● **ACTION ITEM**
Copy out each line of the listing that has the word "unsigned" in it.

● **DATASET ENTRIES**
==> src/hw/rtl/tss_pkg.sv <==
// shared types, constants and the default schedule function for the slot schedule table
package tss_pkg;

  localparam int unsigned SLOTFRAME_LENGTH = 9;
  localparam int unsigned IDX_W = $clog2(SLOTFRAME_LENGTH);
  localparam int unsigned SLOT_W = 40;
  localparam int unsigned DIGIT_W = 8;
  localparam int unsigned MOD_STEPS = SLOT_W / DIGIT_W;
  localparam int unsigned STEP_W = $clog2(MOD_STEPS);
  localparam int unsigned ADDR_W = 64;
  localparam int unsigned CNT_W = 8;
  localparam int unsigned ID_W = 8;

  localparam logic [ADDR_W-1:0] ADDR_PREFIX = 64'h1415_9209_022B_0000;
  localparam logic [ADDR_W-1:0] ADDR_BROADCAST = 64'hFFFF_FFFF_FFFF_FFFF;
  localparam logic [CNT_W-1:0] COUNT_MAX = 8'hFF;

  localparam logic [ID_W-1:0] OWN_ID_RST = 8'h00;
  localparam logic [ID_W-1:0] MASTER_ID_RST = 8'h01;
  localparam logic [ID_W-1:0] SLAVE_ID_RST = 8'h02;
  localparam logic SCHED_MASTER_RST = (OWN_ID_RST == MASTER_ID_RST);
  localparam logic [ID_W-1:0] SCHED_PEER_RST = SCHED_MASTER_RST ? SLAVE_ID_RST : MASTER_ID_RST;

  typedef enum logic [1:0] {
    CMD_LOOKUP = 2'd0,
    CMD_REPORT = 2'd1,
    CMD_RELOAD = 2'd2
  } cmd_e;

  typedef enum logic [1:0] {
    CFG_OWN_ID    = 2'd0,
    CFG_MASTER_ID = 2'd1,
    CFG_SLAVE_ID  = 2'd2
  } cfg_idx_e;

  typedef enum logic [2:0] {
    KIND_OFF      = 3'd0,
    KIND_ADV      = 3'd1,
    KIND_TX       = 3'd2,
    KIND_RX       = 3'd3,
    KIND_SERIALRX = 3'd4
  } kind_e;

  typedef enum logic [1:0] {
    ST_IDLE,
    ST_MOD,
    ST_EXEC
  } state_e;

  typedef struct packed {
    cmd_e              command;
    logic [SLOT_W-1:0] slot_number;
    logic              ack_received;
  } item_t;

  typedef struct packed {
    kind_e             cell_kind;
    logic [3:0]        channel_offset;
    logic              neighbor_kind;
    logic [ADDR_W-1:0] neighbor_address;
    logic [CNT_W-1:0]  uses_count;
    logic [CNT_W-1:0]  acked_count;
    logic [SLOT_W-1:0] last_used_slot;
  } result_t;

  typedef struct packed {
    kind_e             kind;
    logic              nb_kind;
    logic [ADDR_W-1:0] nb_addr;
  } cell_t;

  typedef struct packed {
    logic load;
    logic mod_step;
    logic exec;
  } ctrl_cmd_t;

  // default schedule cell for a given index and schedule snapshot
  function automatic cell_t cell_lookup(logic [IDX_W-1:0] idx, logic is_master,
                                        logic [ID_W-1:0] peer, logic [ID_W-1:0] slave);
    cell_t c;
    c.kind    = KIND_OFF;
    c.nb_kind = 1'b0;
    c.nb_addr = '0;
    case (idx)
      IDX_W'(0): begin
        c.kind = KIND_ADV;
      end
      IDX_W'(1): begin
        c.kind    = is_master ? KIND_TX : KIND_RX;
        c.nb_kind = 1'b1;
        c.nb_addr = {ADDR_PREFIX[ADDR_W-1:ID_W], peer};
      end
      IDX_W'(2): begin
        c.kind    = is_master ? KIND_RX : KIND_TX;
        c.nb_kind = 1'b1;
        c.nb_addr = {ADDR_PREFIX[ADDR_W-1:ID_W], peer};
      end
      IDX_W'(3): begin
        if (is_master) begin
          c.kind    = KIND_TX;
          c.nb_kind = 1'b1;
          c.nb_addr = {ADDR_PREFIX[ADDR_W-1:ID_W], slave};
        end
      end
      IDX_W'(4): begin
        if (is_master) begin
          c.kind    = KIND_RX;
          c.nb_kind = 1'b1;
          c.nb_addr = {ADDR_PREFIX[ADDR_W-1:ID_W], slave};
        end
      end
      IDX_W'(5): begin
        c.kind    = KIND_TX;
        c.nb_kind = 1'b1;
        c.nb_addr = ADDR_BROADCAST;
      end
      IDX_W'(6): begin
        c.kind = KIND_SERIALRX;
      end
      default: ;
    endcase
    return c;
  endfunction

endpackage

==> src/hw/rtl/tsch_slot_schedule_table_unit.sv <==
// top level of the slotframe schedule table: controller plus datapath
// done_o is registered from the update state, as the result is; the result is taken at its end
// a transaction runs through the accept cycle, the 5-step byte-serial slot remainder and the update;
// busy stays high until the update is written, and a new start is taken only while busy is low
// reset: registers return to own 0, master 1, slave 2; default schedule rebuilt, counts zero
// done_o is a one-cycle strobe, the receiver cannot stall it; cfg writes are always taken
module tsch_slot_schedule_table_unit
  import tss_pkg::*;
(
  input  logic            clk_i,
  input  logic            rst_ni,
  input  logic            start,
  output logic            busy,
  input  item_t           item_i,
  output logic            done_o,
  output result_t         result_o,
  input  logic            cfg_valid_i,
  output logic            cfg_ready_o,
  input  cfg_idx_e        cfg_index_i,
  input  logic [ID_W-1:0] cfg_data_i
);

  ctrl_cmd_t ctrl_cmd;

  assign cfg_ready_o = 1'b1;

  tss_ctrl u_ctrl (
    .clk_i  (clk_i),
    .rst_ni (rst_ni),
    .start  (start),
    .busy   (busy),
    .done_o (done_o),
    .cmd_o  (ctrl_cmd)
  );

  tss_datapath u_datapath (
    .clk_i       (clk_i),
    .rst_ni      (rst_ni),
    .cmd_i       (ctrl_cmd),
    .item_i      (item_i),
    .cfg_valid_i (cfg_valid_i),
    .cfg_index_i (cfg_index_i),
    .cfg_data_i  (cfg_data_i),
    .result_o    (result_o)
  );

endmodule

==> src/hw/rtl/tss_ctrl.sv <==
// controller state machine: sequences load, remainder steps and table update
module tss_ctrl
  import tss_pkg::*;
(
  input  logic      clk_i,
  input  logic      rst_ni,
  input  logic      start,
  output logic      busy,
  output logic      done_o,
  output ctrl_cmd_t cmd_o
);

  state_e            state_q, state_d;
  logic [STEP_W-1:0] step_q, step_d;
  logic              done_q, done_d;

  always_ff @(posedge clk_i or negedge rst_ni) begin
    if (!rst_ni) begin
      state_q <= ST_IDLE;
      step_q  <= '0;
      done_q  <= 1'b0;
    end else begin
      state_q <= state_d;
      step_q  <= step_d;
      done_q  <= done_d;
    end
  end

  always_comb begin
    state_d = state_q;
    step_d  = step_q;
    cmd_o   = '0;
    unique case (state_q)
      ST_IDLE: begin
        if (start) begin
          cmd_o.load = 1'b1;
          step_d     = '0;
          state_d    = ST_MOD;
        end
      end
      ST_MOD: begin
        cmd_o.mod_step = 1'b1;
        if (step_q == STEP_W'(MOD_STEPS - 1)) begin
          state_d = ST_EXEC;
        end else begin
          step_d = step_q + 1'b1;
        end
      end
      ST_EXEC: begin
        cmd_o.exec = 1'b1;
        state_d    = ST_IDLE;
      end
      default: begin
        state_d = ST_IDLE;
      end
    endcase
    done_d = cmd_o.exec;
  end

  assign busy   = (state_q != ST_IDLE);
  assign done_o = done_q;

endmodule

---

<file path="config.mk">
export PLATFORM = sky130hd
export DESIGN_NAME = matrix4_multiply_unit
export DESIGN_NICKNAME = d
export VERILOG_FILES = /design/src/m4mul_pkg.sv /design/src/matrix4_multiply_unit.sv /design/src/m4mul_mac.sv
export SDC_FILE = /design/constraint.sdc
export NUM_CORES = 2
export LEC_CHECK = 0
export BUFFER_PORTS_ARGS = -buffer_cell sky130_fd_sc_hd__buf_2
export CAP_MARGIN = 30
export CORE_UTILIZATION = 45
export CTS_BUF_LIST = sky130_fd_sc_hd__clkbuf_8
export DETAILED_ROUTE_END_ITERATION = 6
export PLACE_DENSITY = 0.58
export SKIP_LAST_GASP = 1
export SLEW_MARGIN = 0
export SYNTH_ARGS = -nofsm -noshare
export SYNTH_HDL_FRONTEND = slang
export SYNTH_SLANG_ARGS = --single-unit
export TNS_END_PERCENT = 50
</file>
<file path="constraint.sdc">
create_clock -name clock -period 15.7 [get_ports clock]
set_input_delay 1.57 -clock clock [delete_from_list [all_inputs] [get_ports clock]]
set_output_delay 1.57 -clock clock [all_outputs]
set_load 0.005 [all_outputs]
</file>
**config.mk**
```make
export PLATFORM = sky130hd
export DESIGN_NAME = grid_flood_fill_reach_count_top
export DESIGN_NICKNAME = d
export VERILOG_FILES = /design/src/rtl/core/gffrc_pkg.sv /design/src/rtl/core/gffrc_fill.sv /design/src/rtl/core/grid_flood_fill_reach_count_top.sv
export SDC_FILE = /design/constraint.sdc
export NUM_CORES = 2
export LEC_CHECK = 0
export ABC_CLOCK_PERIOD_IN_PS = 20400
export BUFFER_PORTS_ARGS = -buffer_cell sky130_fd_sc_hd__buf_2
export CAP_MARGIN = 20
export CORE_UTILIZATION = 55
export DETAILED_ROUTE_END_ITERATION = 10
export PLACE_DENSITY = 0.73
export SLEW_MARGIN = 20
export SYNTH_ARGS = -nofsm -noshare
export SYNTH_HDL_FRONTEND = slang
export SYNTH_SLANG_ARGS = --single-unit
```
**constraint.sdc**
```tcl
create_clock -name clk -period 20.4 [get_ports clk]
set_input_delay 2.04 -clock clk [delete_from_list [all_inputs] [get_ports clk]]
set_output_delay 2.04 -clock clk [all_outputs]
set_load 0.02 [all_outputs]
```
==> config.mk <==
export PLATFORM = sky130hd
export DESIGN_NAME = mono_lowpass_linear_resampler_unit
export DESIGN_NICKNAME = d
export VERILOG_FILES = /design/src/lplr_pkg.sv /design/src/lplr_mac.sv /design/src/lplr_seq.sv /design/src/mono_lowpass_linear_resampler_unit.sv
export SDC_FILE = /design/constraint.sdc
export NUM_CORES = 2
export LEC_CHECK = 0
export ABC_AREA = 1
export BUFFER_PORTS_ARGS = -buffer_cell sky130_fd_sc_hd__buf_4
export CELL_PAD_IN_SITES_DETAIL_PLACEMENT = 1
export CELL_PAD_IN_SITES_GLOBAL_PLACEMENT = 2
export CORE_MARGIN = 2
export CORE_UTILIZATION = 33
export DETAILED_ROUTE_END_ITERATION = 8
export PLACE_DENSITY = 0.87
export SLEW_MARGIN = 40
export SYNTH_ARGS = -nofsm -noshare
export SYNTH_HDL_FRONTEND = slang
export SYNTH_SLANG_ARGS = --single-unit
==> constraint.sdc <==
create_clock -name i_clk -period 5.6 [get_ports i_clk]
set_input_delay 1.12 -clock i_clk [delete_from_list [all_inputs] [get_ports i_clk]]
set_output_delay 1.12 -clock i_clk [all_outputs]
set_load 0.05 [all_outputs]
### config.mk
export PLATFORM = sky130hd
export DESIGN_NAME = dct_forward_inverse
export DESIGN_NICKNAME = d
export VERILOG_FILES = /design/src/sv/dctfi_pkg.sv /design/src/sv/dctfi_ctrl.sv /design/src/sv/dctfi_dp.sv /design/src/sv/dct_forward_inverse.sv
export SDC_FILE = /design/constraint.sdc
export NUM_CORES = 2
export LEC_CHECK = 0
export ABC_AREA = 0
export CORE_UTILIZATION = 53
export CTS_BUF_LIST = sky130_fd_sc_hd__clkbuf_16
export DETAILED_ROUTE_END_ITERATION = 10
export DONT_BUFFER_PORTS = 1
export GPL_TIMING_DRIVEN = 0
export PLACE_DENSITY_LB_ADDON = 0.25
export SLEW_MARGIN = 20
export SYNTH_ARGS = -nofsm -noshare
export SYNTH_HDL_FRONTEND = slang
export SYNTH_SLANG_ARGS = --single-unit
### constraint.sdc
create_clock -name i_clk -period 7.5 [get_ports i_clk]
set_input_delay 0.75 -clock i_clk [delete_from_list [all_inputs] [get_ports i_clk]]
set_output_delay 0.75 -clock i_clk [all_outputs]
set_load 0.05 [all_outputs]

● **COMPLETED EXERCISE**
  localparam int unsigned SLOTFRAME_LENGTH = 9;
  localparam int unsigned IDX_W = $clog2(SLOTFRAME_LENGTH);
  localparam int unsigned SLOT_W = 40;
  localparam int unsigned DIGIT_W = 8;
  localparam int unsigned MOD_STEPS = SLOT_W / DIGIT_W;
  localparam int unsigned STEP_W = $clog2(MOD_STEPS);
  localparam int unsigned ADDR_W = 64;
  localparam int unsigned CNT_W = 8;
  localparam int unsigned ID_W = 8;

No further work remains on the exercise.